I am trying to solve for the deflection $w$ of a rectangular membrane with tension $T$ acting on two opposite edges. These two edges are fixed i.e. $w = 0$. The other two opposite edges are free. The size of the membrane is $L$x$L$. There is a pressure $P$ acting on an area $\frac{L}{3}$x$\frac{L}{3}$ at the centre of the membrane.

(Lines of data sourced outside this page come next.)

<file path="config.mk">
export PLATFORM = sky130hd
export DESIGN_NAME = free_list
export DESIGN_NICKNAME = d
export VERILOG_FILES = /design/src/logic/rename_pkg.sv /design/src/logic/free_list.sv
export SDC_FILE = /design/constraint.sdc
export NUM_CORES = 1
export LEC_CHECK = 0
export BUFFER_PORTS_ARGS = -buffer_cell sky130_fd_sc_hd__buf_2
export CORE_MARGIN = 1
export CORE_UTILIZATION = 63
export CTS_CLUSTER_SIZE = 14
export DETAILED_ROUTE_END_ITERATION = 8
export GPL_TIMING_DRIVEN = 0
export HOLD_SLACK_MARGIN = 0.1
export PLACE_DENSITY = 0.8
export REMOVE_ABC_BUFFERS = 1
export SLEW_MARGIN = 20
export SYNTH_ARGS = -nofsm -noshare
export SYNTH_HDL_FRONTEND = slang
export SYNTH_SLANG_ARGS = --single-unit
</file>
<file path="constraint.sdc">
create_clock -name clk -period 4.64 [get_ports clk]
set_clock_uncertainty 0.15 [all_clocks]
set_input_delay 0.928 -clock clk [delete_from_list [all_inputs] [get_ports clk]]
set_output_delay 0.928 -clock clk [all_outputs]
set_load 0.01 [all_outputs]
</file>
<file path="src/logic/rename_pkg.sv">
`default_nettype none

package rename_pkg;

    // Architectural register ids.
    localparam int GPR_W   = 5;
    localparam int NUM_GPR = 1 << GPR_W;

    // Physical register ids.
    localparam int PREG_W = 6;

    // Register values.
    localparam int DATA_W = 32;

    typedef logic [GPR_W-1:0]  gpr_id_t;
    typedef logic [PREG_W-1:0] preg_id_t;
    typedef logic [DATA_W-1:0] reg_data_t;

    // Shared by the control FSM and the free list fill sequence.
    typedef enum logic [0:0] {
        RESET_INIT = 1'b0,  // Free list is being filled.
        RUN        = 1'b1   // Normal renaming.
    } ctrl_state_t;

endpackage

`default_nettype wire

</file>
<file path="src/logic/free_list.sv">
`timescale 1ns/1ps
`default_nettype none

module free_list #(
    parameter int NUM_PREGS = 64
) (
    input  logic                 clk,
    input  logic                 arst_n,

    input  logic                 alloc,
    output rename_pkg::preg_id_t alloc_preg,
    output logic                 empty,

    input  logic                 rel_en,
    input  rename_pkg::preg_id_t rel_preg,

    output logic                 init_done
);

    localparam int PTR_W    = $clog2(NUM_PREGS);
    localparam int CNT_W    = $clog2(NUM_PREGS + 1);
    localparam int NUM_FREE = NUM_PREGS - rename_pkg::NUM_GPR;

    rename_pkg::ctrl_state_t state;
    rename_pkg::preg_id_t    queue [NUM_PREGS-1:0];
    rename_pkg::preg_id_t    push_preg;
    logic [PTR_W-1:0]        head;
    logic [PTR_W-1:0]        tail;
    logic [CNT_W-1:0]        count;
    logic                    fill_last;
    logic                    push;
    logic                    pop;

    function automatic logic [PTR_W-1:0] ptr_inc(input logic [PTR_W-1:0] ptr);
        return (ptr == PTR_W'(NUM_PREGS - 1)) ? '0 : ptr + PTR_W'(1);
    endfunction

    // Last fill push happens this cycle.
    assign fill_last = (state == rename_pkg::RESET_INIT) && (tail == PTR_W'(NUM_FREE - 1));
    assign init_done = (state == rename_pkg::RUN) || fill_last;

    // While filling, tail doubles as the fill index.
    assign push      = (state == rename_pkg::RESET_INIT) || rel_en;
    assign push_preg = (state == rename_pkg::RESET_INIT) ?
                       rename_pkg::preg_id_t'(rename_pkg::NUM_GPR + int'(tail)) : rel_preg;
    assign pop       = (state == rename_pkg::RUN) && alloc && !empty;

    assign empty      = (count == '0);
    assign alloc_preg = queue[head];

    always_ff @(posedge clk) begin
        if (push) begin
            queue[tail] <= push_preg;
        end
    end

    always_ff @(posedge clk or negedge arst_n) begin
        if (!arst_n) begin
            state <= rename_pkg::RESET_INIT;
            head  <= '0;
            tail  <= '0;
            count <= '0;
        end else begin
            if (fill_last) begin
                state <= rename_pkg::RUN;
            end
            if (push) begin
                tail <= ptr_inc(tail);
            end
            if (pop) begin
                head <= ptr_inc(head);
            end
            case ({push, pop})
                2'b10:   count <= count + CNT_W'(1);
                2'b01:   count <= count - CNT_W'(1);
                default: count <= count;  // Both or neither.
            endcase
        end
    end

endmodule

`default_nettype wire

</file>
* Word-level counts from Yosys, hierarchy flattened
Memories as Yosys holds them, arrays and structs flattened. Index checks and enable logic that the tools add are counted.
Cells by class: $add $sub $neg 5, multipliers 0, divide/modulo/power cells 0, order comparisons 0, equality and inequality tests 5, shift operators 0, muxes and demuxes 6, bitwise logic cells 1, reductions and logical operators 8
Operator list (count):
- $mux W6 | 3
- $pmux W7 S2 | 1
- $add A6 B1 Y6 const B | 2
- $eq A6 B6 Y1 const B | 2
- $add A7 B1 Y7 const B | 1
- $logic_not A7 Y1 | 1
- $sub A7 B1 Y7 const B | 1
- $add A6 B6 Y6 const A | 1
- $eq A6 B5 Y1 const B | 1
- $logic_and A1 B1 Y1 | 3
- $eq A2 B1 Y1 const B | 1
- $eq A2 B2 Y1 const B | 1
- $logic_or A1 B1 Y1 | 2
- $mux W1 | 2
- $reduce_bool A2 Y1 | 1
- $logic_not A1 Y1 | 1
- $not A1 Y1 | 1
Word-level totals: flip-flop bits (word level) 20, latch bits 0, memory bits (writable) 384, bits in read-only memories 0, bits of input ports 10, output and inout bits 8, logic and storage cells 30, memories 1
Memory list:
- queue | words 64, bits a word 6, read ports 1, clocked after Yosys merged registers in 0, wr ports 1, RTL line free_list.sv:25 | rename_pkg::preg_id_t queue [NUM_PREGS-1:0];

* Longest topological paths before layout
depth in word-level cells 5, gate-level depth with buffers 12

* Worst setup path before layout
OpenSTA, ideal clock, no wires.
kind reg2reg, start point register state, end point memory queue[0][5] (netlist name) (data pin), setup time 0.702 ns, data arrival time 3.130 ns, data required time 3.788 ns, path slack 0.658 ns, stages on the path, launching flop included 3, cells stage by stage dfrtp_1 > clkbuf_1 > o21ai_0
Between the ends: longest elaborated chain between the ends 1
RTL lines:
- from (decl) | RTL line free_list.sv:24 | rename_pkg::ctrl_state_t state;
- from (signal assigned) | RTL line free_list.sv:59 | state <= rename_pkg::RESET_INIT;
- from (signal assigned) | RTL line free_list.sv:65 | state <= rename_pkg::RUN;
- $mux W6 | RTL line free_list.sv:44 | assign push_preg = (state == rename_pkg::RESET_INIT) ?
- named net push_preg[5] | RTL line free_list.sv:26 | rename_pkg::preg_id_t push_preg;
- to (decl) | RTL line free_list.sv:25
The timed path passes the listed nets, and every way through them passes these cells.

* Final worst setup path
start point register head[0], end point output port alloc_preg[5]
Between the ends: longest elaborated chain between the ends 1
RTL lines:
- from (decl) | RTL line free_list.sv:27 | logic [PTR_W-1:0] head;
- from (signal assigned) | RTL line free_list.sv:71 | head <= ptr_inc(head);
- $mem_v2 Z64 W6
- to (decl) | RTL line free_list.sv:11 | output rename_pkg::preg_id_t alloc_preg,
Every way passes these cells.

==> results.md <==
- Synth warn: 0
- Max_slew headroom: about 30%
- DR vias: 8381
- Core area: 25400 sq um
- CP max FO: 41
- Fill count: approximately 1500
- Synth top cells by count: edfxtp_1, mux4_2, nor2_1
- Layout area overhead: 9.78%
- CTS tree: yes
- Mapped cell area: about 16000 sq um
- Worst VDD drop: about 0.33 mV
- Number of I/O port buffers: 17
- Yosys top cell by area: edfxtp_1
- Synth top area cells: edfxtp_1, mux4_2, dfrtp_1
- CTS buffer count: 39
- # DRC: 0
- CP Class: reg -> out
- Synth Area per Inst: 18.5 sq um
- Overflow after GRT: 0
- Sequential element share of the synthesized area: 73.2%
- Max-Cap Viols: 0
- Drt wl/cell: roughly 27 um
- Initial antenna violation count: 0
- CP Launch Type: register
- Layout cells sized above 1: 18.3%
- Row Count: 58
- Combinational Power Share: about a quarter
- Post-DRT Antenna Nets: 0
- # resized after CTS: 0
- Worst-Skew Late Latency: 0.52 ns
- Synth Instances: 890
- Vias in the first global route: 8366
- Pwr/cell area: ~570 nW/um^2
- Vias/cell: 6.67
- H-Tree Depth: 2
- CP cell instances: buf_16 -> mux4_1 -> a22o_1 -> a211oi_1 -> a211o_1 -> o21ai_1 -> buf_2
- Postcts setup bufs: 0
- CTS Sinks: between 400 and 500
- Required @ worst endpoint: 3.56 ns
- Largest net degree at the start of global routing: 65
- Root buf cell: clkbuf_16
- First-pass GRT wire length: 50300 um
- Met1 GRT Util: 35.9%
- Routed WL: 33700 um
- Endpoints failing setup: 0
- Most used routing layer: met2
- Critical path's slowest cell: dfrtp_4
- Fin crit share: a little over nine tenths
- Worst min path class: in -> async
- Finished Core Util: 71.1%
- Post-DP HPWL: about 20000 um
- WP buf/inv: 2
- GR Layer Usage met3: 4.65%
- DIE AREA: 26700 sq um
- Die Wd: 164 um
- Slowest stage delay, CP: 0.71 ns
- Gr usage total: a little over a quarter
- Minimum clock period: 4.42 ns
- Count leader, synth: edfxtp_1
- CP delay by family, top: compound AO/OA/AOI/OAI gates
- # IOs: 18
- RSZ-0062 raised after global routing: no
- Initial Util: ~65%
- # diodes: 0
- Met2 Use GR: 42.8%
- Main flop type after synthesis: edfxtp_1
- Clock Power Share: 29.5%
- EDFF count, synth: 384
- Yosys cell types: between 50 and 60
- Bufs on Longest Clock Path: 3
- Synth top area share: 70.1%
- Placer Congestion: 0.828
- CTS Hold Bufs: 0
- Worst endpoint data arrival time: ~3.3 ns
- Post-Place Worst Slack: 0.791 ns
- 1st-iter DRT viols: 1103
- Sequential power share: between 40% and 50%
- P_sw: 0.00310 W
- Slew @ Worst Pin: 1.04 ns
- Die height: 164 um
- Final worst setup slack: 0.218 ns
- Status: finished, final reports clean
- Peak Freq: 0.226 GHz
- Nets: 918
- Max-slew violation count: 0
- Pre-antenna DRT Iters: 5
- Internal power: 0.00722 W
- Clock slew at reported path FFs: 0.06 ns
- Final Hold Vio Count: 0
- Element type at the critical path end: output port
- Net Sw Frac: 30.0%
- FFs w/ async S/R, synth: 4.95%
- Yosys reg bits: about 400
- Leakage power: just under 6 nW
==> path summary, 6_finish.rpt <==
kind / slack, ns / from / end / cells after the start
min in group clk: 0.34 / count[6] / count[6] / 1
hold reg to reg: 0.34 / count[6] / count[6] / 1
setup / recovery: 0.22 / head[0] / alloc_preg[5] / 7
setup reg to reg: 1.13 / state / count[5] / 9
hold / removal: 0.21 / arst_n / count[5] / 1
max in group asynchronous: 3.75 / arst_n / head[1] / 1
==> placed cells by master (no fill, tap or decap), drive strengths merged, types with 8 or more instances in the layout <==
master  Yosys  layout
nand3      14      14
mux2i      41      41
mux2       19      19
nand2b      9       9
ha          8       8
nand2      32      32
inv         8       9
clkinv      0      15
nor2       61      61
nor3       11      11
a22oi      21      21
dfrtp      20      20
buf        29      24
o22ai      14      14
clkbuf     27      49
o21ai      16      16
a21oi      15      15
mux4       76      76
edfxtp    384     384
==> logic make-up after synthesis <==
logic type	synth area share, %
AND/OR/NAND/NOR	5.05
adder cells (fa/ha/maj)	0.731
flip-flops	73.2
buffers and inverters	2.11
AO/OA/AOI/OAI	4.00
XOR/XNOR	0.426
multiplexers	14.5
==> power groups by stage <==
stage,clock network [W],logic [W],registers (W)
final,0.00304,0.00272,0.00456
after global routing,0.00320,0.00289,0.00458
after CTS,0.00306,0.00271,0.00456
after detailed placement,0,0.00268,0.00463
after global placement,0,0.00245,0.00493
after floorplan,0,0.00181,0.00468
==> per-stage QoR <==
| stage | TNS (ns) | area [sq um] | power (W) | hold slack [ns] | cells |
|---|---|---|---|---|---|
| floorplan | -3.93 | 16100 | 0.00649 | 0.292 | 834 |
| global placement | -147.65 | 16600 | 0.00739 | 0.324 | 1181 |
| detailed placement | 0 | 16800 | 0.00730 | 0.331 | 1188 |
| CTS | 0 | 18000 | 0.0103 | 0.219 | 1257 |
| global route | 0 | 18000 | 0.0107 | 0.256 | 1257 |
| finish | 0 | 18000 | 0.0103 | 0.215 | 1257 |
==> final cells by class <==
type	instances	area [sq um]	share of cell area [%]
Inverter	8	30.0	0.166
Sequential cell	404	12000	66.7
Timing Repair Buffer	24	250	1.39
Tap cell	330	413	2.29
Clock buffer	49	1010	5.62
Multi-Input combinational cell	422	4100	22.7
Clock inverter	20	196	1.09
==> sequential cells by signal, indices dropped and copies added, names as in the netlist <==
signal  count
queue     384
count       7
head        6
tail        6
state       1
==> metal layers <==
metal / up-vias / wire length (um)
li1: 3618 / -
met1: 4190 / 13000
met2: 487 / 16700
met3: 86 / 2890
met4: 0 / 1160
met5: - / 0
==> worst reg2reg max path, delay by kind of cell (launching register included) <==
| kind | cells | cell delay [ns] |
|---|---|---|
| simple gates | 3 | 0.91 |
| compound gates | 3 | 0.57 |
| fa+ha+maj | 2 | 0.65 |
| buf+inv | 1 | 0.37 |
| flops | 1 | 0.75 |
No activity file was read; power rests on OpenSTA's default activity.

A schematic is presented below:

enter image description here

If the tension was acting on four edges and they were fixed. The equations and boundary conditions could be written as: $$T\frac{\partial^2w}{\partial x^2}+T\frac{\partial^2w}{\partial y^2} = p$$ with boundary conditions: $$w(x=0) = w(x=L) = w(y=0) = w(y=L) = 0$$

I do not know how to modify these equations and boundary conditions for my problem.


2 Answers 2


This answer expands upon the approach suggested by @setun-90 and shows that the algebra gets quite complicated. I'd suggest a Green's function approach instead.


  • isotropic
  • deflection of membrane is small
  • applied tension large so that its variation due to deflection is small

Governing equation

Let the tension in the $x, y$-directions be $T_x, T_y$ per unit length, respectively. Let $w$ be the lateral deflection. The resultant in the $w$-direction due to the tension $T_x$ on the $dy$-edge of a small element of area $(dx \times dy)$ is $$ R_x := (T_x dy) \left(\theta_x + \frac{\partial \theta_x}{\partial x}\, dx\right) - (T_x dy)\, \theta_x = T_x\, \frac{\partial \theta_x}{\partial x}\, dx dy $$ where we have used $\sin\theta_x \approx \theta_x$ for small $\theta_x$ and $ \theta_x := \frac{\partial w}{\partial x} \,. $ Similarly, the resultant in the $w$-direction due to $T_y$ is $$ R_y := (T_y dx) \left(\theta_y + \frac{\partial \theta_y}{\partial y}\, dy\right) - (T_y dx)\, \theta_y = T_y\, \frac{\partial \theta_y}{\partial y}\, dx dy $$ where $ \theta_y := \frac{\partial w}{\partial y} \,. $ Therefore, the total lateral force due to $T_x$ and $T_y$ is $$ R = R_x + R_y = \left(T_x\, \frac{\partial \theta_x}{\partial x} + T_y\, \frac{\partial \theta_y}{\partial y}\right) dx dy \,. $$ This force is balanced by the applied lateral pressure, $p(x,y)$, and we have $$ p(x, y)\, dx dy + \left(T_x\, \frac{\partial \theta_x}{\partial x} + T_y\, \frac{\partial \theta_y}{\partial y}\right) dx dy = 0 \,. $$ Plugging in the definitions of $\theta_x$ and $\theta_y$, and eliminating $dx dy$, we get the governing equation get $$ \boxed{ p(x, y) + T_x\, \frac{\partial^2 w}{\partial x^2} + T_y\, \frac{\partial^2 w}{\partial y^2} = 0 \,.} $$

Case where $T_x = T$ and $T_y = 0$

In this case, the governing equation reduces to $$ \frac{\partial^2 w}{\partial x^2} = -\frac{p(x,y)}{T} \,. $$ Integrating once, we have $$ \frac{\partial w}{\partial x} = -\int\frac{p(x,y)}{T}\,dx + F(y) + F_c $$ where $F(y)$ is an integration function and $F_c$ is an integration constant.
Integrating again $$\boxed{ w(x, y) = \int\left[-\int\frac{p(x,y)}{T}\,dx + F(y) + F_c\right] dx + G(y) + G_c } $$ where $G(y)$ is another integration function and $G_c$ is an integration constant.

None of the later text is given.